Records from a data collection
[config.mk]
export PLATFORM = sky130hd
export DESIGN_NAME = nrd_cell
export DESIGN_NICKNAME = d
export VERILOG_FILES = /design/src/rtl/nrd_cell.sv
export SDC_FILE = /design/constraint.sdc
export NUM_CORES = 1
export LEC_CHECK = 0
export BUFFER_PORTS_ARGS = -buffer_cell sky130_fd_sc_hd__buf_4
export CAP_MARGIN = 25
export CORE_UTILIZATION = 50
export DETAILED_ROUTE_END_ITERATION = 8
export MAX_ROUTING_LAYER = met4
export PLACE_DENSITY_LB_ADDON = 0.2
export SLEW_MARGIN = 20
export SYNTH_ARGS = -nofsm -noshare
export SYNTH_HDL_FRONTEND = slang
export SYNTH_SLANG_ARGS = --single-unit
[constraint.sdc]
create_clock -name clk -period 4.78 [get_ports clk]
set_input_delay 0.478 -clock clk [delete_from_list [all_inputs] [get_ports clk]]
set_output_delay 0.478 -clock clk [all_outputs]
set_load 0.03 [all_outputs]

Your task - All lines from the one with "export DESIGN_NAME = nrd_cell" through the final line above are to be quoted exactly; quote no other line.

Reply to the task -
export DESIGN_NAME = nrd_cell
export DESIGN_NICKNAME = d
export VERILOG_FILES = /design/src/rtl/nrd_cell.sv
export SDC_FILE = /design/constraint.sdc
export NUM_CORES = 1
export LEC_CHECK = 0
export BUFFER_PORTS_ARGS = -buffer_cell sky130_fd_sc_hd__buf_4
export CAP_MARGIN = 25
export CORE_UTILIZATION = 50
export DETAILED_ROUTE_END_ITERATION = 8
export MAX_ROUTING_LAYER = met4
export PLACE_DENSITY_LB_ADDON = 0.2
export SLEW_MARGIN = 20
export SYNTH_ARGS = -nofsm -noshare
export SYNTH_HDL_FRONTEND = slang
export SYNTH_SLANG_ARGS = --single-unit
[constraint.sdc]
create_clock -name clk -period 4.78 [get_ports clk]
set_input_delay 0.478 -clock clk [delete_from_list [all_inputs] [get_ports clk]]
set_output_delay 0.478 -clock clk [all_outputs]
set_load 0.03 [all_outputs]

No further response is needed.